• INFORMATION SUPPLIED:
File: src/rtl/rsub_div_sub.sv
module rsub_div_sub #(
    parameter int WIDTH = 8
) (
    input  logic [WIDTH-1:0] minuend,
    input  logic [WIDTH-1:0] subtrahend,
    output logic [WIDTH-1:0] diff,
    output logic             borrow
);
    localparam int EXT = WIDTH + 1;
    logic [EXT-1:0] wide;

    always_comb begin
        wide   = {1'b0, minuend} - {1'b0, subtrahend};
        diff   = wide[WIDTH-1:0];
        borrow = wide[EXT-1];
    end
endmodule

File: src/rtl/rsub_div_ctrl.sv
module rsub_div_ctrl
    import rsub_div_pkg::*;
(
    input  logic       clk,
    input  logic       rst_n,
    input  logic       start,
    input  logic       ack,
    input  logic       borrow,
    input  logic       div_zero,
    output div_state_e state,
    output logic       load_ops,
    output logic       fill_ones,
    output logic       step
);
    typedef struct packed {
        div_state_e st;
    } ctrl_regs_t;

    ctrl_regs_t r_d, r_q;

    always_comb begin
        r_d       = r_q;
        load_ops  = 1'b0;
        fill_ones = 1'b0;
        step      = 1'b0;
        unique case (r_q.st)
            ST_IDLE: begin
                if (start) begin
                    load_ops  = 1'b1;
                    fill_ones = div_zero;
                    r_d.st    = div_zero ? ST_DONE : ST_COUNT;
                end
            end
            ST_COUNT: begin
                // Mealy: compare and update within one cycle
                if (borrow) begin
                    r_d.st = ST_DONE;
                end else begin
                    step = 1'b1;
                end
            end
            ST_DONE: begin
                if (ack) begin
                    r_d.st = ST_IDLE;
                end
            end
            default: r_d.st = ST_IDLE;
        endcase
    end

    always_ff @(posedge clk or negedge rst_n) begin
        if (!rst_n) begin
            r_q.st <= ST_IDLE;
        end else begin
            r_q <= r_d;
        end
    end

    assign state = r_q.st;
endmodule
==
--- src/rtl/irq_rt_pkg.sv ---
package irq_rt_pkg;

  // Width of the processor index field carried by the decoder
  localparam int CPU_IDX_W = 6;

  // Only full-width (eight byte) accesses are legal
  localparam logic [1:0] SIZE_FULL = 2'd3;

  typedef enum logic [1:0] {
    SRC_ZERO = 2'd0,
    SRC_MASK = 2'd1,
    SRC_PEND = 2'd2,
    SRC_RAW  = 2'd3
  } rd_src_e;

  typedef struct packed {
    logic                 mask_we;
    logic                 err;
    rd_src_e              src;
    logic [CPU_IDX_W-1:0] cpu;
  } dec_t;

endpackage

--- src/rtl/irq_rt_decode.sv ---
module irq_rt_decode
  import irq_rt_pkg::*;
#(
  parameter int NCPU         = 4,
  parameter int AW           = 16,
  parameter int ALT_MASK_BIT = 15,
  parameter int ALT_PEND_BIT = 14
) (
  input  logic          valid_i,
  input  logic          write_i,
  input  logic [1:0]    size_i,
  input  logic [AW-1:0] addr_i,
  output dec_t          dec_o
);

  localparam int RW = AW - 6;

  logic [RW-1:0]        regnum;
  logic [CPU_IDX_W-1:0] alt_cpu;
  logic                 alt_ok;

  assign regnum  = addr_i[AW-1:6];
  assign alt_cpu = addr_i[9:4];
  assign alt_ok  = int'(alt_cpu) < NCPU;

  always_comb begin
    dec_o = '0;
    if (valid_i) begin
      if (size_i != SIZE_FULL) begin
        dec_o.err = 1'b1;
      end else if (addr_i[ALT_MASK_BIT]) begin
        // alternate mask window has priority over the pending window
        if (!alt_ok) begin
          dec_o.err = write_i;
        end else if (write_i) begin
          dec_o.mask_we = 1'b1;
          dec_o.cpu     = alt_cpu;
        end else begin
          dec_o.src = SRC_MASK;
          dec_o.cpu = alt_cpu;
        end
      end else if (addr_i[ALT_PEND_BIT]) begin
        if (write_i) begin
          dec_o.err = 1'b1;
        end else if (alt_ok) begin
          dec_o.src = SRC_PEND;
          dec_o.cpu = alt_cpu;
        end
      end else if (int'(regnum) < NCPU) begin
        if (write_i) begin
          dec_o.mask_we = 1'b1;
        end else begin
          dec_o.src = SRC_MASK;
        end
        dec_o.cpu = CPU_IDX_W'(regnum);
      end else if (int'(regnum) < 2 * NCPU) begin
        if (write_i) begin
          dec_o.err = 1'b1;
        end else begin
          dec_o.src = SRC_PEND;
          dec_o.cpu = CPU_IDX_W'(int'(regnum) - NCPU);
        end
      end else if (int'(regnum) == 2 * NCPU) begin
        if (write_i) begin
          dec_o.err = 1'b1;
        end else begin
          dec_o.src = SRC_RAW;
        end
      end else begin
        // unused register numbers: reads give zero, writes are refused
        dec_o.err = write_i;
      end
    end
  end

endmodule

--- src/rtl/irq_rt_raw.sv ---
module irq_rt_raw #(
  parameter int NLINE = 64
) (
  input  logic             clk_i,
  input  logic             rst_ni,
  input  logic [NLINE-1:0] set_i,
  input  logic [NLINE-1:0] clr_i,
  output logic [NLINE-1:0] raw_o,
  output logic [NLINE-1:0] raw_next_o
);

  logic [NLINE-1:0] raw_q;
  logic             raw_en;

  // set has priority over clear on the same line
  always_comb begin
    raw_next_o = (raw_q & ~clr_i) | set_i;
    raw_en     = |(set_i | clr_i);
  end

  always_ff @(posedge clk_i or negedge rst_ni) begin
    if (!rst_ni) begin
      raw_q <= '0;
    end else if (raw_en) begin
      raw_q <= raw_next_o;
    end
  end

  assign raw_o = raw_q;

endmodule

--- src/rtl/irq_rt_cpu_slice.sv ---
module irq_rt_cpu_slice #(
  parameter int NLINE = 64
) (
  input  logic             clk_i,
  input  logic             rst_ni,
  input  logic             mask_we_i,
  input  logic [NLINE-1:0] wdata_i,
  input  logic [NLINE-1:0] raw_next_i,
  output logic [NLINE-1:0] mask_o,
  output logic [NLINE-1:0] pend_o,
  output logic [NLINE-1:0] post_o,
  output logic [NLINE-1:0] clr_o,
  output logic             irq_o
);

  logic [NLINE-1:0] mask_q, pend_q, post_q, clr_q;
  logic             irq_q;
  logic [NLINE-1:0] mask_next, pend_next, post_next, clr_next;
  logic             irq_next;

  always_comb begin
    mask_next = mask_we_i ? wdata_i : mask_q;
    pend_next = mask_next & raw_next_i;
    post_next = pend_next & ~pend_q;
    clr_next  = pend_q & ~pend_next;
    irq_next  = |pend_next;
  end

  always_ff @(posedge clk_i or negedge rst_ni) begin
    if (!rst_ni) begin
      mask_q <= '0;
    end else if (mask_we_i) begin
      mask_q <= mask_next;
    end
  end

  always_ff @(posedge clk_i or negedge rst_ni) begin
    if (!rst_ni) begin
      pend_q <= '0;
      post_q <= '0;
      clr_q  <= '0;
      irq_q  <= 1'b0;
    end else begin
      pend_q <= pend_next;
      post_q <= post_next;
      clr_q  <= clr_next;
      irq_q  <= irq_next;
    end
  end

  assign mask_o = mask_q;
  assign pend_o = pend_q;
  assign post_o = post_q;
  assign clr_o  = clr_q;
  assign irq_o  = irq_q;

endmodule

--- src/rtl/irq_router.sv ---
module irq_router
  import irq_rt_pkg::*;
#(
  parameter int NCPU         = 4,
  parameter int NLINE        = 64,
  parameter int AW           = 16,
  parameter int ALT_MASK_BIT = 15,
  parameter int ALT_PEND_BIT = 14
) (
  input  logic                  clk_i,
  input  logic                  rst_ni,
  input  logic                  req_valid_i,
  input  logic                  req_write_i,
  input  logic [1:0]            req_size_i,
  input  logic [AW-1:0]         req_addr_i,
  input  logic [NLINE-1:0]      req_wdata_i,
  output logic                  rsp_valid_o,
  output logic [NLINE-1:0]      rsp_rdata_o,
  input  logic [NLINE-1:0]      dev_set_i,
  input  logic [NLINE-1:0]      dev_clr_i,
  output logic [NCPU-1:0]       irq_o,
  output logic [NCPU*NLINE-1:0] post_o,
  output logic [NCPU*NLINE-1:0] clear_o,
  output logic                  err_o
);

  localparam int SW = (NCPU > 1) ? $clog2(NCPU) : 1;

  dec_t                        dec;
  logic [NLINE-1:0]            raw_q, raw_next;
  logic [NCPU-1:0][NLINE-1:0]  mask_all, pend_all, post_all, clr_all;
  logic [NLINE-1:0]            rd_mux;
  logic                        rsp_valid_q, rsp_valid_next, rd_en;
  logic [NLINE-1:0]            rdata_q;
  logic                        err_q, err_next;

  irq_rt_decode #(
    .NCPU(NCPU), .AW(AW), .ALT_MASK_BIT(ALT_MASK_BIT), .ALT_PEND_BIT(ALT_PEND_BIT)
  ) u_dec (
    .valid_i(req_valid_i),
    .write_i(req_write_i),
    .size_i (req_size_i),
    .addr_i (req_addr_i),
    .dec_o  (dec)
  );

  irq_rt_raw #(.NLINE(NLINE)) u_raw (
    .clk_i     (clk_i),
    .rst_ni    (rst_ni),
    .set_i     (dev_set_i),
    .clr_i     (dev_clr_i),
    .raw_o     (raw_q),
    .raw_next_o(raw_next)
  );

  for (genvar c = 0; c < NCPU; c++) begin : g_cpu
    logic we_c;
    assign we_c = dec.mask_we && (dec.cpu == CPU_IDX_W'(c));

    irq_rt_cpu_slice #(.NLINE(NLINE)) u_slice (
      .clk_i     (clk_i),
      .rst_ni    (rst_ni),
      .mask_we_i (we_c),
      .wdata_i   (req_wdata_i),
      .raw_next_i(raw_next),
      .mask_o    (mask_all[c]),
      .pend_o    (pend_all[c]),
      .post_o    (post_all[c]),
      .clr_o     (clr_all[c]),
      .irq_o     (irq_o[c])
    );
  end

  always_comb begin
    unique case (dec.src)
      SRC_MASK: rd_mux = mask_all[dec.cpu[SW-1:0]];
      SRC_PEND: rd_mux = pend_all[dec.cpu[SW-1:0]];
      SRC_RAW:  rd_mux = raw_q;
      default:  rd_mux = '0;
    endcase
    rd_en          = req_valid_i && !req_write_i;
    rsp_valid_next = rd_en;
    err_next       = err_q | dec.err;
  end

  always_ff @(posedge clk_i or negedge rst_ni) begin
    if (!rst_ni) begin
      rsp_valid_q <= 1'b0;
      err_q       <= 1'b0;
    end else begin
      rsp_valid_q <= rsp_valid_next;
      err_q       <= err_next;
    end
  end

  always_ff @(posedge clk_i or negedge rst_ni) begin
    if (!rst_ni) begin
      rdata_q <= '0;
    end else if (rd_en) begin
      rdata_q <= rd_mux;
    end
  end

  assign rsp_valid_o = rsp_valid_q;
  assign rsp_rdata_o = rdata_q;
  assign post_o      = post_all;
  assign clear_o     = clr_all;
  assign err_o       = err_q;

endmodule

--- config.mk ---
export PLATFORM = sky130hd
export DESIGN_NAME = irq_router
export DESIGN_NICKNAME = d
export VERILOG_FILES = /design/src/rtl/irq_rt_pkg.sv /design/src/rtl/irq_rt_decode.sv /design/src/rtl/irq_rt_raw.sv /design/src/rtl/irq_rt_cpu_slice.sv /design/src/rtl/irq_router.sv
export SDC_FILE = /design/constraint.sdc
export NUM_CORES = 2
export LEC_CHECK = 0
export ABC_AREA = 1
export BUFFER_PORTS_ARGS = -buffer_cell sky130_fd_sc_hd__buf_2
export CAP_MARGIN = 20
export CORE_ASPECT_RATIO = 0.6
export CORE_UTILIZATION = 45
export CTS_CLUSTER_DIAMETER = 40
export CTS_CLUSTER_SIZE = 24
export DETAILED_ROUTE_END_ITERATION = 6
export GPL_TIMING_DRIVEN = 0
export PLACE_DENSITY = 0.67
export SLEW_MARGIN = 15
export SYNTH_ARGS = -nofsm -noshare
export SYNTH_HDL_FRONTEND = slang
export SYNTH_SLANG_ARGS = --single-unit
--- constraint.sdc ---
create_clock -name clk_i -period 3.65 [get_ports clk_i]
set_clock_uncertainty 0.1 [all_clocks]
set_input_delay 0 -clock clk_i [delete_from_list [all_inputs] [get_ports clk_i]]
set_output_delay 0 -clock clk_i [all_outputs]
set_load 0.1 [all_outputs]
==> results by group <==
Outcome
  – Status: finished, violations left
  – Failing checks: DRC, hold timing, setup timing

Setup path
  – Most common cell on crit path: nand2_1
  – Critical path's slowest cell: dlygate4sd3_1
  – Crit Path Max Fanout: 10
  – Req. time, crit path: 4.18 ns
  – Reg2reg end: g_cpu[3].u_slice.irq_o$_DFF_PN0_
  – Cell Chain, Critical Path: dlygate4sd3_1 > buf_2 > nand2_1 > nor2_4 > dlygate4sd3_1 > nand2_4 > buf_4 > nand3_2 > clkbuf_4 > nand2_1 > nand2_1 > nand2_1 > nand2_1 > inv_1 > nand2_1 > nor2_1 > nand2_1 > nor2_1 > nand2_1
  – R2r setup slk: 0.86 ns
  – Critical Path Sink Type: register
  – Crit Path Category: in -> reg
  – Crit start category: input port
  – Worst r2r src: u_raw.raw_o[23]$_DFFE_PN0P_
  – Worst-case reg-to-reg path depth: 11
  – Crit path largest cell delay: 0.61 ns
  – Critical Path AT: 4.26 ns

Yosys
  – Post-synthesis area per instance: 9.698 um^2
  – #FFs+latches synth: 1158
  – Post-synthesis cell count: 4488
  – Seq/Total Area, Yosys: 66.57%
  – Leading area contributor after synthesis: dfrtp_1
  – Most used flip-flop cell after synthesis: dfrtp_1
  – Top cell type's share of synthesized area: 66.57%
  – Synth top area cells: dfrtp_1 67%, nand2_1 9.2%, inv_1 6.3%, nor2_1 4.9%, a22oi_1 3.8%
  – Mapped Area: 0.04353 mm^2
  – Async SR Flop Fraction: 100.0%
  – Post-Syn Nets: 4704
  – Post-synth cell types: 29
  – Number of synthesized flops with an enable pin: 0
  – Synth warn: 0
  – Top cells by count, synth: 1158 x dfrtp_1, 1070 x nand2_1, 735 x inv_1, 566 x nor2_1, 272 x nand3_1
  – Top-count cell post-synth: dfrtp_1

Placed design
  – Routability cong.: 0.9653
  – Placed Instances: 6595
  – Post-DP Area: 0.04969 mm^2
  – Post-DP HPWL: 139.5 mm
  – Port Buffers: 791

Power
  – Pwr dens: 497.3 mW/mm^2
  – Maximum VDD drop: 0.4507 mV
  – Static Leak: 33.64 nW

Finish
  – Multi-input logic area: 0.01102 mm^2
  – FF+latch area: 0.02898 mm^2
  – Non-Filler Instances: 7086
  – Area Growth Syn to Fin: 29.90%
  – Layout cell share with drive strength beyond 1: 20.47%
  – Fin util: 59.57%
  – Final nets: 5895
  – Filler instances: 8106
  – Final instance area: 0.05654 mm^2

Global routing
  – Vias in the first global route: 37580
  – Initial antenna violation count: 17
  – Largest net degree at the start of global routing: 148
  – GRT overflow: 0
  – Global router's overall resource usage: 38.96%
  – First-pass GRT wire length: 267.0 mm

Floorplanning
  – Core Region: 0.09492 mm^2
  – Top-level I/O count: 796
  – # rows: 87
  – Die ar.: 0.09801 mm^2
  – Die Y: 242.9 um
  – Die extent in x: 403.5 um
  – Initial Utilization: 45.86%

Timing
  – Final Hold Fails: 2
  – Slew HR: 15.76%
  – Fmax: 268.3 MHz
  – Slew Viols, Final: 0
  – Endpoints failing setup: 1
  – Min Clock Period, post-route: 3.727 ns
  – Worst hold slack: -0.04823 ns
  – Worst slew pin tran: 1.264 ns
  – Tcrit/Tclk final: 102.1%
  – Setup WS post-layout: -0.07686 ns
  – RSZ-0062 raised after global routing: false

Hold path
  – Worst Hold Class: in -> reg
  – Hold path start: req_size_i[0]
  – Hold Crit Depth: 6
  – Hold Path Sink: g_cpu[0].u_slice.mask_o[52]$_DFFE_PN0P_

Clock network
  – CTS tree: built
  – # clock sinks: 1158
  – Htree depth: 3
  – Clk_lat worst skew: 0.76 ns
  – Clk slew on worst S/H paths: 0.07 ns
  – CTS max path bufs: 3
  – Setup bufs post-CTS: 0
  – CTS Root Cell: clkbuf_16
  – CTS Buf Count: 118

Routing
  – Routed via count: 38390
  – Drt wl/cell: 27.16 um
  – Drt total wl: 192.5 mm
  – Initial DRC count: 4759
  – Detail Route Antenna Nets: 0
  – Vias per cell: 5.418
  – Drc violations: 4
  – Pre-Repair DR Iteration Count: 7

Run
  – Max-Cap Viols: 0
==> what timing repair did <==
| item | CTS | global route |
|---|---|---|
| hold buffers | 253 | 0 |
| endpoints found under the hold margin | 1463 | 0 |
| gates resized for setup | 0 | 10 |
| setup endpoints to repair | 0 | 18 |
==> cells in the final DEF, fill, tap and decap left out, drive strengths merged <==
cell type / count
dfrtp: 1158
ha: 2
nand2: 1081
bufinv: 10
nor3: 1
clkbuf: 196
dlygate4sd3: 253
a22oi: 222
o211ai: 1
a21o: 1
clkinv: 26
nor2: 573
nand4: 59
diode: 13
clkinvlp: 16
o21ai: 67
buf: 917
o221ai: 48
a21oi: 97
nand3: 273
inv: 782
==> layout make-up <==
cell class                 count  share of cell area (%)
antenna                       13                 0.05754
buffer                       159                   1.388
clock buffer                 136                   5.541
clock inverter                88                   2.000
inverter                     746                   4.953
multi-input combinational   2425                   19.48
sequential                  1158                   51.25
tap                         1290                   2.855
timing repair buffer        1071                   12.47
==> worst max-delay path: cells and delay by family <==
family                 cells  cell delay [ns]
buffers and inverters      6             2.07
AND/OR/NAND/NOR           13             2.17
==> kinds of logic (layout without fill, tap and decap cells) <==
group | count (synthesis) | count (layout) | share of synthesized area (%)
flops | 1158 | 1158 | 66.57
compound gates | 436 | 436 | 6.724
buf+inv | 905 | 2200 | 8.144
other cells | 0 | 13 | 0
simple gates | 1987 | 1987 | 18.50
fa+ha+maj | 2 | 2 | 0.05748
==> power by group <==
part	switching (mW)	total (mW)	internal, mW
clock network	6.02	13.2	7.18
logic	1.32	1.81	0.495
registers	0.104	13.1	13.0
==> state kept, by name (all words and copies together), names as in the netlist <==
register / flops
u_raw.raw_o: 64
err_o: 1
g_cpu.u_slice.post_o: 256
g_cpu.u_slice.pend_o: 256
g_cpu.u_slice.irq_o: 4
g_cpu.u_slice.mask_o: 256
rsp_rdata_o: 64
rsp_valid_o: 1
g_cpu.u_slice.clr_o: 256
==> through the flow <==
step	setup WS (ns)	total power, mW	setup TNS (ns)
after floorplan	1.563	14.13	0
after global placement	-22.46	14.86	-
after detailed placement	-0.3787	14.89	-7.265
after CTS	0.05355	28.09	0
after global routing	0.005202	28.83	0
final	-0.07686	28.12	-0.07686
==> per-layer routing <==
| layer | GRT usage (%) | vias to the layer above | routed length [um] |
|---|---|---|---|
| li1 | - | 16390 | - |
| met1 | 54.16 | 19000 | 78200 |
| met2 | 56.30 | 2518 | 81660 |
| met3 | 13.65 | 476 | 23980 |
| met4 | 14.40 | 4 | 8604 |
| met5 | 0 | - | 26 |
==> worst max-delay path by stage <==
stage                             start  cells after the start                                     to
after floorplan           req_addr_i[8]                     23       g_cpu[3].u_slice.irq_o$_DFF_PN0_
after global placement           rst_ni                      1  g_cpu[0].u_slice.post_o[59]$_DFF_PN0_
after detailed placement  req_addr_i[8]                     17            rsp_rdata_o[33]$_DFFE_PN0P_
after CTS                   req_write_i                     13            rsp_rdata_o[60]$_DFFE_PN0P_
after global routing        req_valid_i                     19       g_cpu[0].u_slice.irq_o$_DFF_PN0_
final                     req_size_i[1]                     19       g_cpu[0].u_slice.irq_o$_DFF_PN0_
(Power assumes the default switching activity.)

• BRIEF:
From the listing above, pick out each line where the word "switching" appears.

• WRITTEN ANSWER:
part	switching (mW)	total (mW)	internal, mW
(Power assumes the default switching activity.)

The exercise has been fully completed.